Case ID: ga_124/html/0213-01.html
Source: Caselaw Access Project
Author: {"author": "EVANS, J.", "license": "Public Domain", "url": "https://static.case.law/"}
Date Created: 2024-08-24T03:29:51.129683

SMITH v. THE STATE.
    1. The charge of the court was adjusted to the facts of' the ease as presented by the evidence, in no view of which was the homicide either voluntary or involuntary manslaughter.
    2. A correct charge presenting the law as to reasonable doubt concerning the whole case is all that one accused of a criminal offense is entitled to. It is not incumbent upon the court to carve the ease or the evidence into different propositions, and apply the rule as to reasonable doubt to one or more of them severally.
    •3. There is no merit in the complaint of the accused that the court failed to correctly instruct the jury as to how they should arrive at the truth of the case as disclosed by the testimony. The court fairly and impartially presented to the jury the contentions of the respective parties, and the evidence warranted the conviction • of the accused.
    Argued October 18,
    Decided November 13, 1905.
    Indictment for murder. Before Judge Rawlings. Washington •■superior court. July 31, 1905.
    The plaintiff in error, Fed Smith, was indicted for murder, the indictment charging him with shooting one Pete Street. When the case was called for trial, the solicitor-general announced that he had ascertained that the name of the person killed was Pete Threat, and proposed to nolle pros, the indictment and draw another charging the accused with the murder of Pete Threat. Thereupon coun-isel for the accused waived the “seeming defect in the indictment on that account and agreed to go to trial waiving said detect and agreeing. that the party referred to as killed was the same party as named in the indictment.” A trial was had accordingly, the accused interposing the defense that another, and not he, had fired the shot that killed Pete Threat, who the evidence disclosed was killed while sitting in a chair in one corner of a house at which a dance was in progress.
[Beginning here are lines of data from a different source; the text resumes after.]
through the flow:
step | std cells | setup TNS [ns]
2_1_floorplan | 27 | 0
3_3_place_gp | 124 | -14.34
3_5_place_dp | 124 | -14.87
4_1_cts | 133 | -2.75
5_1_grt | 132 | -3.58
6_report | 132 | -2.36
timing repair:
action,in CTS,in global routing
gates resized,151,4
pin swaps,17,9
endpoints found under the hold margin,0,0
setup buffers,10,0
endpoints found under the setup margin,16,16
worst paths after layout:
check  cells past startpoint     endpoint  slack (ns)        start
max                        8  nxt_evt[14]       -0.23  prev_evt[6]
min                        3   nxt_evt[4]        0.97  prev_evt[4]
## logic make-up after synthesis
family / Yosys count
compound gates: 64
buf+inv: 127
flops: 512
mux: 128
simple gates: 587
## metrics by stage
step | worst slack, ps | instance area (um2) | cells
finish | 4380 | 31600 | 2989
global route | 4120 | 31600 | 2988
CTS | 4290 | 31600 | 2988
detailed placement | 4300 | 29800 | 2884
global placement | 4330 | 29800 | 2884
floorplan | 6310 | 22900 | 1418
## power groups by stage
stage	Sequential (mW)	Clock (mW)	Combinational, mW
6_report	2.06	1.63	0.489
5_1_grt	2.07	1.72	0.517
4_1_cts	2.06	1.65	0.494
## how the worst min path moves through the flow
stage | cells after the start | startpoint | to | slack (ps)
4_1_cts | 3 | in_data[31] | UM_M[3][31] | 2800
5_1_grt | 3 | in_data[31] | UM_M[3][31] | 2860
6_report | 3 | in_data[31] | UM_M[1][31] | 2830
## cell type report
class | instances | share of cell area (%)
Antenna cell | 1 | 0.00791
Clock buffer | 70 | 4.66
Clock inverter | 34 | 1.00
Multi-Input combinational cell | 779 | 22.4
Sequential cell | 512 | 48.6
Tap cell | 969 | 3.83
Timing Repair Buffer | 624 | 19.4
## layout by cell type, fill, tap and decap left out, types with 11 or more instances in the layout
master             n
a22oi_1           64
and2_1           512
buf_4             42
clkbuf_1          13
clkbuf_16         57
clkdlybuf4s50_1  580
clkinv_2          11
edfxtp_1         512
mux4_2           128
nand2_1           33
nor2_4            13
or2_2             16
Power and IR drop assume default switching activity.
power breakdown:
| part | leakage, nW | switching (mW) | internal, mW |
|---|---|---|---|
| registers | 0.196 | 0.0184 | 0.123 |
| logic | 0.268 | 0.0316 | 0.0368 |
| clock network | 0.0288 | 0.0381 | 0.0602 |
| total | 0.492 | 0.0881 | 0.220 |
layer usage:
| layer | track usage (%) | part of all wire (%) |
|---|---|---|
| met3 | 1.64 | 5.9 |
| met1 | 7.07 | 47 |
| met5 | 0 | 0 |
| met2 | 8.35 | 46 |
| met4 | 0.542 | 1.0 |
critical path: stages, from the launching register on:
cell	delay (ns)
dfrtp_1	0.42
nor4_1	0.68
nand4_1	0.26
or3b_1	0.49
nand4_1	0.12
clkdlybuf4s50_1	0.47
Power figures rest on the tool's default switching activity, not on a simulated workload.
File: design/flow/run.sh
#!/bin/bash
# OpenROAD 26Q1-2900-gdf79404cd8, Yosys 0.63+post, stock flow scripts
make -C /OpenROAD-flow-scripts/flow DESIGN_CONFIG=/design/flow/config.mk WORK_HOME=/design/flow/orfs finish
File: design/flow/config.mk
export PLATFORM = sky130hd
export DESIGN_NAME = LED
export DESIGN_NICKNAME = LED
export VERILOG_FILES = /design/flow/design.v
export SDC_FILE = /design/flow/constraint.sdc
export NUM_CORES = 4
export LEC_CHECK = 1
export CORE_AREA = 10 10 70 70
export DIE_AREA = 0 0 80 80
File: design/flow/constraint.sdc
current_design LED

set clk_period 3.7
set clk_io_pct 0.2

create_clock -name clk0 -period $clk_period

set non_clock_inputs [all_inputs -no_clocks]
set_input_delay [expr $clk_period * $clk_io_pct] -clock clk0 $non_clock_inputs
set_output_delay [expr $clk_period * $clk_io_pct] -clock clk0 [all_outputs]
### flow/constraint.sdc
current_design sync_fifo_ptr

set clk_period 3.2
set clk_io_pct 0.2

create_clock -name clk0 -period $clk_period [get_ports {clk}]

set non_clock_inputs [all_inputs -no_clocks]
set_input_delay [expr $clk_period * $clk_io_pct] -clock clk0 $non_clock_inputs
set_output_delay [expr $clk_period * $clk_io_pct] -clock clk0 [all_outputs]
### flow/config.mk
export PLATFORM = sky130hd
export DESIGN_NAME = sync_fifo_ptr
export DESIGN_NICKNAME = sync_fifo_ptr
export VERILOG_FILES = /design/flow/design.v
export SDC_FILE = /design/flow/constraint.sdc
export NUM_CORES = 4
export LEC_CHECK = 1
export CORE_UTILIZATION = 40
### flow/run.sh
#!/bin/bash
# OpenROAD 26Q1-2900-gdf79404cd8, Yosys 0.63+post, stock flow scripts
make -C /OpenROAD-flow-scripts/flow DESIGN_CONFIG=/design/flow/config.mk WORK_HOME=/design/flow/orfs finish
**/design/flow/run.sh**
```bash
#!/bin/bash
# OpenROAD 26Q1-2900-gdf79404cd8, Yosys 0.63+post, stock flow scripts
make -C /OpenROAD-flow-scripts/flow DESIGN_CONFIG=/design/flow/config.mk WORK_HOME=/design/flow/orfs finish
```
**/design/flow/config.mk**
```make
export PLATFORM = sky130hd
export DESIGN_NAME = sync_fifo_cnt
export DESIGN_NICKNAME = sync_fifo_cnt
export VERILOG_FILES = /design/flow/design.v
export SDC_FILE = /design/flow/constraint.sdc
export NUM_CORES = 4
export LEC_CHECK = 1
export CORE_UTILIZATION = 30
```
**/design/flow/constraint.sdc**
```tcl
current_design sync_fifo_cnt

set clk_period 2.9
set clk_io_pct 0.2

create_clock -name clk0 -period $clk_period [get_ports {clk}]

set non_clock_inputs [all_inputs -no_clocks]
set_input_delay [expr $clk_period * $clk_io_pct] -clock clk0 $non_clock_inputs
set_output_delay [expr $clk_period * $clk_io_pct] -clock clk0 [all_outputs]
```
**/design/flow/design.v**
```verilog
module	sync_fifo_cnt
#(
	parameter   DATA_WIDTH = 'd8  ,							 
    parameter   DATA_DEPTH = 'd16 							 
)
(
	input									clk		,		 
	input									rst_n	,        
	input	[DATA_WIDTH-1:0]				data_in	,        
	input									rd_en	,        
	input									wr_en	,        
	output	reg	[DATA_WIDTH-1:0]			data_out,	     
	output									empty	,	     
	output									full	,        
	output	reg	[$clog2(DATA_DEPTH) : 0]	fifo_cnt		 
);
reg [DATA_WIDTH - 1 : 0] fifo_buffer[DATA_DEPTH - 1 : 0];	 
reg [$clog2(DATA_DEPTH) - 1 : 0]	wr_addr;				 
reg [$clog2(DATA_DEPTH) - 1 : 0]	rd_addr;				 
always @ (posedge clk or negedge rst_n) begin
	if (!rst_n)
		rd_addr <= 0;
	else if (!empty && rd_en)begin							 
		rd_addr <= rd_addr + 1'd1;
		data_out <= fifo_buffer[rd_addr];
	end
end
always @ (posedge clk or negedge rst_n) begin
	if (!rst_n)
		wr_addr <= 0;
	else if (!full && wr_en)begin							 
		wr_addr <= wr_addr + 1'd1;
		fifo_buffer[wr_addr]<=data_in;
	end
end
always @ (posedge clk or negedge rst_n) begin
	if (!rst_n)
		fifo_cnt <= 0;
	else begin
		case({wr_en,rd_en})									 
			2'b00:fifo_cnt <= fifo_cnt;						 
			2'b01:	                               			 
				if(fifo_cnt != 0)				   			 
					fifo_cnt <= fifo_cnt - 1'b1;   			 
			2'b10:                                 			 
				if(fifo_cnt != DATA_DEPTH)         			 
					fifo_cnt <= fifo_cnt + 1'b1;   			 
			2'b11:fifo_cnt <= fifo_cnt;	           			 
			default:;                              	
		endcase
	end
end
assign full  = (fifo_cnt == DATA_DEPTH) ? 1'b1 : 1'b0;		 
assign empty = (fifo_cnt == 0)? 1'b1 : 1'b0;				 
endmodule
```
==> out/notes.md <==
### Critical path
• 0.30 ns — Worst R2R Setup Slack
• rd_addr[0]$_DFFE_PN0P_ — worst reg2reg path startpoint
• flop to primary output — Setup Crit Path Kind
• 2.10 ns — critical path arrival
• flop — Worst setup SP type
• data_out[7]$_DFFE_PP_ — capture point of the worst reg-to-reg path
• 7 — reg2reg path depth
• primary output — category of the worst setup path capture point
• 6 — largest driver fanout on the critical path
• 2.32 ns — data required time at the worst endpoint

### STA
• 2.68 ns — post-layout minimum cycle time
• 0.431 ns — worst hold slack across all endpoints
• 0.776 ns — worst slew pin tran
• no — RSZ-0062 raised after global routing
• 0.215 ns — least setup slack across all paths after layout
• 0.00625 ns — clock skew
• 0 ns — summed negative setup slack over all endpoints
• 0 — final setup vio count
• 372 MHz — top achievable clock speed
• 48.3% — worst slew margin relative to its limit
• 92.6% — share of the cycle needed by the critical path after routing
• 0 — number of pins with negative max-slew slack in the final report
• 0 — endpoints failing hold

### Place
• 26 — count of input and output buffers
• 0.835 — weighted congestion at the end of routability-driven global placement
• 8750 microns — final HPWL from detailed placement
• 0.167 ns — Placement Setup Slack
• 6860 sq um — Placed Instance Area

### CTS
• 17 — number of buffers inserted during clock tree synthesis
• sky130_fd_sc_hd__clkbuf_16 — root buffer cell
• 2 — worst-case clock buffer depth
• 0.42 ns — insertion delay of the later-clocked pin in the worst-skew pair
• 149 — clock sink count
• 0.06 ns — register clock-pin slew on the reported worst setup and hold paths
• 0 — post-CTS setup repair buffer count
• yes — clock tree from TritonCTS
• 0 — post_cts resized
• 0 — # hold bufs at CTS
• 4 — H-tree depth

### Detailed routing
• 163 — DRC marker count from the first detailed-route iteration
• 13300 microns — post-detailed-routing wire length
• 3653 — via total after detailed routing
• 0 — number of remaining DRC errors
• 0 — number of antenna diodes
• 4.98 — via count normalized by instance count
• 4 — Initial DRT Pass Iterations
• 0 — number of nets with antenna violations after detailed routing
• 18.2 microns — average routed wire per standard cell

### Synth
• 402 — synthesized instance count
• 6120 sq um — post-synthesis instance area
• 8.72% — Async SR Flop Fraction
• sky130_fd_sc_hd__edfxtp_1 — most used flip-flop cell after synthesis
• sky130_fd_sc_hd__edfxtp_1 — Yosys top cell by area
• 402 — number of cells in the yosys synthesis report
• 72.0% — part of the Yosys area used for sequential elements
• 15.2 sq um — syn avg cell area
• 149 — total of flip-flops plus latches after synthesis
• 66.7% — share of Yosys cell area claimed by the top area cell type
• 6120 sq um — synthesis area per yosys
• sky130_fd_sc_hd__edfxtp_1 — top-count cell post-synth
• 2 — number of synthesis warnings
• sky130_fd_sc_hd__edfxtp_1 67%, sky130_fd_sc_hd__dfrtp_1 5.3%, sky130_fd_sc_hd__ha_1 2.2% — cell types occupying the most area after synthesis
• 136 x sky130_fd_sc_hd__edfxtp_1, 23 x sky130_fd_sc_hd__nor2_1, 20 x sky130_fd_sc_hd__nand2_1 — Commonest cells post-synth
• 136 — flip-flops with a built-in enable
• 54 — number of distinct library cell variants in the gate-level netlist after synthesis

### Global route
• 0 — number of antenna violations at the first check in global routing
• 0 — final global-route overflow total
• 23 — largest net degree at the start of global routing
• 21300 microns — global-route wire length before repair
• 14.6% — global routing usage summed across all routing layers
• 3864 — via count of the first global-routing pass

### Floorplanning
• 145 microns — Die X-Extent
• 19700 sq um — core region area
• 27 — I/O Pins
• 145 microns — Vert. Die Dim
• 31.1% — effective utilization at floorplan
• 21000 sq um — full die area
• 51 — number of core rows

### Job
• 0 — MaxCap Viol Count
• 31 — count of warning messages emitted by the tools

### Layout
• 16.4% — fraction of layout cells with a size suffix above 1
• 4410 sq um — area used by sequential logic in the layout
• 1774 — fillers
• 7470 sq um — post-route standard cell area excluding fillers
• 21.9% — Area growth syn-to-layout
• 1590 sq um — combined area of the multi-input logic cells

### Run status
• complete, no violations — run status

### Min path
• input port to asynchronous set/reset pin — worst hold path type

### Power and ir drop
• 2.49 nW — leak pwr
• 0.379 mV — Max VDD drop
• 992 nW/um^2 — P per Cell Area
An altercation had occurred in the middle of the floor as to who should be the partner of one of - the women present, and she and several other women gathered in the corner where Threat was sitting, apparently asleep, and began .“fussing.” He took no part in the controversy. According to testimony delivered by some of the State’s witnesses, the accused, without any provoca'tion or excuse, drew his pistol and fired in the direction of the crowd gathered around Threat. One of these witnesses swore that the accused had been sitting in a window across the room, and that, without any warning, he got up from the window, leaned over and shot, saying, “I shoot you damn niggers about trying to fuss in here,” and that he started to shoot again, when his sister exclaimed, “My brother! stop him, stop him, he is ruint!” The accused had previously taken no part in the altercation, nor was his sister or any other relative involved in it. Evidence in behalf of the accused was introduced which tended to sustain his defense that he did not fire his pistol, but that another of the men in the room drew his pistol and fired the fatal shot, apparently without reason or any justification. The jury returned a verdict of guilty, and the accused excepts to the overruling of his motion for a new trial.
    
      Evans & Evans, for plaintiff in error. John 0. Hart, attorney-general, and Alfred Herrington, solicitor-general, contra.
   EVANS, J.

(After stating the facts.) In view of the evidence upon which the State relied for a conviction, the court very properly charged the jury that should they find the accused fired a pistol into a crowd of persons engaged in a difficulty in a house where a dance was going on, and the shot struck a person and killed him, notwithstanding the accused may have fired at no particular person, but fired for some reason of his own to’ stop the difficulty, recklessly and without regard to human life and with a disregard as to whom he should kill, the shooting would be an unlawful one, and he would be guilty of murder if he fired the pistol intentionally where people were fussing among themselves and not with him, though he had no intention to shoot any particular person. The complaint that this charge was not warranted by the evidence is not well founded. It presented the theory of the State, and in the same connection the court presented the contention of the accused that he was not the one who fired into the crowd. In no view of the evidence would the jury have been authorized to find that the accused was guilty of either voluntary or involuntary manslaughter; so there is no merit in the further complaint of the accused that the court did not instruct the jury as to the law bearing on the subject of manslaughter. Where, in a case such as the present, there is no circumstance connected with the killing which shows any provocation or mitigation, the law presumes malice. Penal Code, §62; Cook v. State, 93 Ga. 201.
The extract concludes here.